Resident glial cell activation in response to perispinal inflammation leads to acute changes in nociceptive sensitivity: implications for the generation of neuropathic pain.

Injury or disease affecting the spinal cord is often accompanied by abnormal, chronic pain. Recent estimates suggest that approximately 60% of patients with multiple sclerosis are affected by significant changes in pain sensitivity or experience ongoing neuropathic pain of unknown etiology. Chronic pain is also a significant concern after direct spinal cord trauma. Inflammatory events and the changes in astrocyte and microglia reactivity at the spinal level in response to injury or disease are now recognized as important processes that can initiate pain hypersensitivity. Changes in the structural integrity or permeability of the blood-brain barrier/blood-spinal cord barrier (BBB/BSCB) can facilitate the inflammatory events that result in these abnormal pain states. It remains unclear, however, whether chronic pain in these disorders is dependent on the influx of peripheral leukocytes or whether changes in the reactivity of resident glial cells within the central nervous system alone are sufficient.

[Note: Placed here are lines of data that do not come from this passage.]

### src/rtl/conv_sequencer.sv
// conv_sequencer: steps one full linear convolution y[n] = sum_k h[k]*x[n-k].
// Drives the coefficient ROM address (k), the data memory address (n-k) and
// the external MAC controls, and flags each finished y[n].
// Optional feature macro: CONV_BACKPRESSURE_EN adds out_ready and makes EMIT
// wait for out_valid & out_ready before advancing.
module conv_sequencer #(
  parameter int ADD   = 6,
  parameter int MAX_X = 50,
  parameter int MAX_H = 32,
  parameter int YW    = 7
) (
  input  logic           clk,
  input  logic           rst_n,
  input  logic           start,
  input  logic [ADD-1:0] len_x,
  input  logic [ADD-1:0] len_h,
  output logic [ADD-1:0] rom_addr,
  output logic [ADD-1:0] x_addr,
  output logic           mac_clr,
  output logic           mac_en,
  output logic           out_valid,
  output logic [YW-1:0]  out_idx,
  output logic           busy,
  output logic           done,
  output logic           cfg_err
`ifdef CONV_BACKPRESSURE_EN
  ,
  input  logic           out_ready
`endif
);

  localparam logic [2:0] S_IDLE = 3'd0;
  localparam logic [2:0] S_CLR  = 3'd1;
  localparam logic [2:0] S_ACC  = 3'd2;
  localparam logic [2:0] S_EMIT = 3'd3;
  localparam logic [2:0] S_DONE = 3'd4;

  localparam logic [ADD-1:0] LP_MAX_X = ADD'(MAX_X);
  localparam logic [ADD-1:0] LP_MAX_H = ADD'(MAX_H);

  logic [2:0]     r_state;
  logic [ADD-1:0] r_len_x;
  logic [ADD-1:0] r_len_h;
  logic [ADD-1:0] r_rom_addr;
  logic [ADD-1:0] r_x_addr;
  logic [YW-1:0]  r_n;
  logic           r_cfg_err;

  logic [YW-1:0]  w_n_plus1;
  logic [YW-1:0]  w_lx;
  logic [YW-1:0]  w_lh_m1;
  logic [YW-1:0]  w_last_n;
  logic [YW-1:0]  w_kmax;
  logic           w_kmin_pos;
  logic [ADD-1:0] w_kmin;
  logic [ADD-1:0] w_xstart;
  logic           w_acc_last;
  logic           w_emit_go;
  logic           w_len_zero;
  logic           w_len_over;

  // Tap range for the current n, evaluated at YW width so nothing wraps;
  // kmin and n-kmin always fit ADD bits, so their low bits are exact.
  assign w_n_plus1  = r_n + YW'(1);
  assign w_lx       = YW'(r_len_x);
  assign w_lh_m1    = YW'(r_len_h) - YW'(1);
  assign w_last_n   = YW'(r_len_x) + YW'(r_len_h) - YW'(2);
  assign w_kmax     = (r_n < w_lh_m1) ? r_n : w_lh_m1;
  assign w_kmin_pos = (w_n_plus1 > w_lx);
  assign w_kmin     = w_kmin_pos ? (w_n_plus1[ADD-1:0] - r_len_x) : '0;
  assign w_xstart   = r_n[ADD-1:0] - w_kmin;
  assign w_acc_last = (YW'(r_rom_addr) == w_kmax);
  assign w_len_zero = (len_x == '0) || (len_h == '0);
  assign w_len_over = (len_x > LP_MAX_X) || (len_h > LP_MAX_H);

`ifdef CONV_BACKPRESSURE_EN
  assign w_emit_go = out_ready;
`else
  assign w_emit_go = 1'b1;
`endif

  // Sequencer state, captured lengths, n counter and the address registers.
  always_ff @(posedge clk or negedge rst_n) begin
    if (!rst_n) begin
      r_state    <= S_IDLE;
      r_len_x    <= '0;
      r_len_h    <= '0;
      r_rom_addr <= '0;
      r_x_addr   <= '0;
      r_n        <= '0;
      r_cfg_err  <= 1'b0;
    end else begin
      case (r_state)
        S_IDLE: begin
          if (start) begin
            r_len_x   <= len_x;
            r_len_h   <= len_h;
            r_n       <= '0;
            r_cfg_err <= 1'b0;
            if (w_len_zero) begin
              r_state <= S_DONE;
            end else if (w_len_over) begin
              r_state   <= S_DONE;
              r_cfg_err <= 1'b1;
            end else begin
              r_state <= S_CLR;
            end
          end
        end
        S_CLR: begin
          r_rom_addr <= w_kmin;
          r_x_addr   <= w_xstart;
          r_state    <= S_ACC;
        end
        S_ACC: begin
          if (w_acc_last) begin
            r_state <= S_EMIT;
          end else begin
            r_rom_addr <= r_rom_addr + ADD'(1);
            r_x_addr   <= r_x_addr - ADD'(1);
          end
        end
        S_EMIT: begin
          if (w_emit_go) begin
            if (r_n == w_last_n) begin
              r_state <= S_DONE;
            end else begin
              r_n     <= w_n_plus1;
              r_state <= S_CLR;
            end
          end
        end
        S_DONE: begin
          r_state <= S_IDLE;
        end
        default: begin
          r_state <= S_IDLE;
        end
      endcase
    end
  end

  assign rom_addr  = r_rom_addr;
  assign x_addr    = r_x_addr;
  assign mac_clr   = (r_state == S_CLR);
  assign mac_en    = (r_state == S_ACC);
  assign out_valid = (r_state == S_EMIT);
  assign out_idx   = r_n;
  assign busy      = (r_state != S_IDLE);
  assign done      = (r_state == S_DONE);
  assign cfg_err   = r_cfg_err;

endmodule

### config.mk
export PLATFORM = sky130hd
export DESIGN_NAME = conv_sequencer
export DESIGN_NICKNAME = d
export VERILOG_FILES = /design/src/rtl/conv_sequencer.sv
export SDC_FILE = /design/constraint.sdc
export NUM_CORES = 1
export LEC_CHECK = 0
export ABC_AREA = 1
export ABC_CLOCK_PERIOD_IN_PS = 7950
export CAP_MARGIN = 20
export CORE_MARGIN = 2
export CORE_UTILIZATION = 53
export DETAILED_ROUTE_END_ITERATION = 6
export HOLD_SLACK_MARGIN = 0.12
export PLACE_DENSITY = 0.87
export SLEW_MARGIN = 0
export SYNTH_ARGS = -nofsm -noshare
export SYNTH_HDL_FRONTEND = slang
export SYNTH_SLANG_ARGS = --single-unit
export TNS_END_PERCENT = 1
### constraint.sdc
create_clock -name clk -period 7.95 [get_ports clk]
set_input_delay 1.59 -clock clk [delete_from_list [all_inputs] [get_ports clk]]
set_output_delay 1.59 -clock clk [all_outputs]
set_load 0.1 [all_outputs]
==> reports/metrics.yaml <==
outcome: "finished, final reports clean"
final_core_util: 0.637
cts_tree: "built"
hold-worst-slack_ns: 0.490
crit_path_end_kind: "output port"
grt_pass1_wl_microns: 13200
drv_slew: 0
drv_cap: 0
gp_congestion: 0.951
setup_tns_ns: 0
cts-root-buf: "clkbuf_8"
min_path_type: "register to register"
vias: 3078
finalClockSkew_ns: 0.00702
synth.area.top_cells: "dfrtp_1 28%, nand2_1 15%, ha_1 13%, nand3_1 8.2%, inv_1 8.1%"
cts_sinks: 35
yosysTopAreaCell: "dfrtp_1"
post_cts_buffers: 0
ys_seq_elements: 35
fp-row-count: 28
cts-resized-gates: 0
dp_hpwl_microns: 5910
path_max_fanout: 5
antenna-diode-count: 0
totalWireLength_microns: 7770
vias_per_cell: 5.41
yosysWarnings: 0
hold_viol: 0
cp.arrival_ns: 2.31
ant_nets: 0
area_growth_pct: 17.9
drive_gt1_frac: 0.0405
crit_type: "register to output port"
timing.fmax_mhz: 257
grt_usage: 0.259
cp-start-kind: "register"
dieArea_sq_um: 6600
synth_cell_types: 31
wl_per_cell_microns: 13.6
synth_top_area_frac: 0.277
postSynthAreaPerCell_sq_um: 6.96
htreeDepth: 2
period_minus_slack_ns: 3.90
grt_max_degree: 36
place_ws_ns: 4.39
rsz0062_at_grt: "no"
antenna_found_initial: 0
seq_area_frac_synth: 0.277
required_ns: 6.36
clkTransAtPathRegs_ns: 0.07
clk_latency_ns: 0.30
drc: 0
setup_viol_count_final: 0
hold_buffers: 0
grt_pass1_vias: 3030
nets: 543
grt.overflow.total: 0
syn_area_sq_um: 3160
relSlewSlack: 0.344
cts_buffers: 5
initial_core_util: 0.540
finalCritPeriodShare: 0.490
dr.pass1.iters: 4
fp.dieW_microns: 81.2
synth_cells: 454
worst_pin_slew_ns: 0.982
synth.net_count: 504
io_pins: 40
clockBufferDepth: 2
io_buffers: 39
die_y_microns: 81.2
drtIter0Drc: 231
core_sq_um: 5850
timing.final.ws_setup_ns: 4.05
-- final cells by class --
class | count | area, sq um
fillers | 480 | 2120
multi-input cells | 339 | 1970
flip-flops and latches | 35 | 876
repair buffers | 41 | 405
inverters | 71 | 267
well taps | 75 | 93.8
clock buffers | 6 | 82.6
clock inverters | 2 | 35.0
-- worst paths after layout --
check	to	slack (ns)	depth (start not counted)	start
max reg2reg	x_addr[5]	4.30	25	out_idx[1]
max	out_valid	4.05	2	r_state[2]
max in group asynchronous	rom_addr[4]	5.91	2	rst_n
min in group asynchronous	r_len_x[2]	1.70	2	rst_n
min reg2reg	cfg_err	0.49	2	cfg_err
min	cfg_err	0.49	2	cfg_err
-- synth_stat cells (all sizes together) --
cell / count
buf: 3
nand3: 52
xor2: 22
nor3: 8
dfrtp: 35
clkinv: 2
a31oi: 1
nand3b: 1
a21o: 1
nand4: 8
ha: 32
clkbuf: 6
o22ai: 1
o211ai: 1
nor2: 20
or2: 1
o21ai: 32
nor4: 1
xnor2: 6
inv: 69
a2bb2oi: 1
fa: 3
a21oi: 14
nand2: 134
-- worst max-delay path, stage by stage, from the launching register on --
cell             delay (ns)
dfrtp_1                0.43
nor3_1                 0.37
clkdlybuf4s50_1        1.21
-- cells by family after synthesis --
family	after synthesis	share of synthesized area
flops	35	0.277
simple gates	225	0.311
buf+inv	80	0.101
xor+xnor	28	0.0776
compound gates	51	0.0879
fa+ha+maj	35	0.146
-- through the flow --
step / area (sq um) / instances
after floorplan: 3160 / 454
after global placement: 3610 / 561
after detailed placement: 3610 / 561
after CTS: 3730 / 569
after global routing: 3730 / 569
final: 3730 / 569
-- cell usage in the layout (no fill, tap or decap), types with 2 or more instances in the layout --
cell type,instances
fa_1,3
nand2_1,128
inv_1,68
dfrtp_1,35
clkdlybuf4s50_1,39
xor2_1,22
clkbuf_8,6
o21ai_0,32
buf_4,2
nand3_1,52
xnor2_1,6
nand2_4,3
nor3_1,7
ha_1,32
nand2_2,3
nor2_1,20
clkinv_1,2
nand4_1,8
a21oi_1,13
-- sequential cells by signal, indices dropped and copies added (netlist names) --
register	count
r_state	3
out_idx	7
r_len_x	6
rom_addr	6
x_addr	6
cfg_err	1
r_len_h	6
-- routing by layer --
layer,GRT usage,routed length [microns],vias up
met3,0.0422,434,18
met1,0.320,3370,1416
met4,0.0847,155,0
met2,0.460,3800,102
met5,0,0,-
li1,-,-,1542
Power is not shown: default switching activity piles up to over one toggle a cycle in this logic, so the estimate is an artifact.
### config.mk
export PLATFORM = sky130hd
export DESIGN_NAME = comb_bist_ctrl
export DESIGN_NICKNAME = d
export VERILOG_FILES = /design/src/rtl/comb_bist_ctrl.sv
export SDC_FILE = /design/constraint.sdc
export NUM_CORES = 1
export LEC_CHECK = 0
export BUFFER_PORTS_ARGS = -buffer_cell sky130_fd_sc_hd__buf_2
export CAP_MARGIN = 20
export CORE_ASPECT_RATIO = 0.6
export CORE_MARGIN = 4
export CORE_UTILIZATION = 57
export DETAILED_ROUTE_END_ITERATION = 8
export GPL_TIMING_DRIVEN = 0
export HOLD_SLACK_MARGIN = 0.15
export PLACE_DENSITY = 0.82
export SLEW_MARGIN = 15
export SYNTH_ARGS = -nofsm -noshare
export SYNTH_HDL_FRONTEND = slang
export SYNTH_SLANG_ARGS = --single-unit
### constraint.sdc
create_clock -name clk -period 3.1 [get_ports clk]
set_input_delay 0 -clock clk [delete_from_list [all_inputs] [get_ports clk]]
set_output_delay 0 -clock clk [all_outputs]
set_load 0.05 [all_outputs]
[config.mk]
export PLATFORM = sky130hd
export DESIGN_NAME = rom_oscillator_cos
export DESIGN_NICKNAME = d
export VERILOG_FILES = /design/src/rtl/rom_oscillator_cos.sv
export SDC_FILE = /design/constraint.sdc
export NUM_CORES = 1
export LEC_CHECK = 0
export BUFFER_PORTS_ARGS = -buffer_cell sky130_fd_sc_hd__clkbuf_2
export CAP_MARGIN = 25
export CORE_MARGIN = 2
export CORE_UTILIZATION = 44
export DETAILED_ROUTE_END_ITERATION = 12
export PLACE_DENSITY = 0.92
export SLEW_MARGIN = 15
export SYNTH_ARGS = -nofsm -noshare
export SYNTH_HDL_FRONTEND = slang
export SYNTH_SLANG_ARGS = --single-unit
[constraint.sdc]
create_clock -name clk -period 1.6 [get_ports clk]
set_input_delay 0.16 -clock clk [delete_from_list [all_inputs] [get_ports clk]]
set_output_delay 0.16 -clock clk [all_outputs]
set_load 0.05 [all_outputs]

To address this question, we generated a model of perispinal inflammation that resulted in significant changes in the reactivity of resident astrocytes and microglia within the spinal cord but maintained the integrity of the BSCB. A number of similar changes at the behavioural and cellular level occur in this model that mimic the responses seen in animal models of multiple sclerosis or spinal cord injury (SCI). However, these changes are short lived and resolve over the course of a 2-week observation period. Our findings suggest that the chronicity of pain after injury or disease in the nervous system is dependent on the integrity of the BBB/BSCB.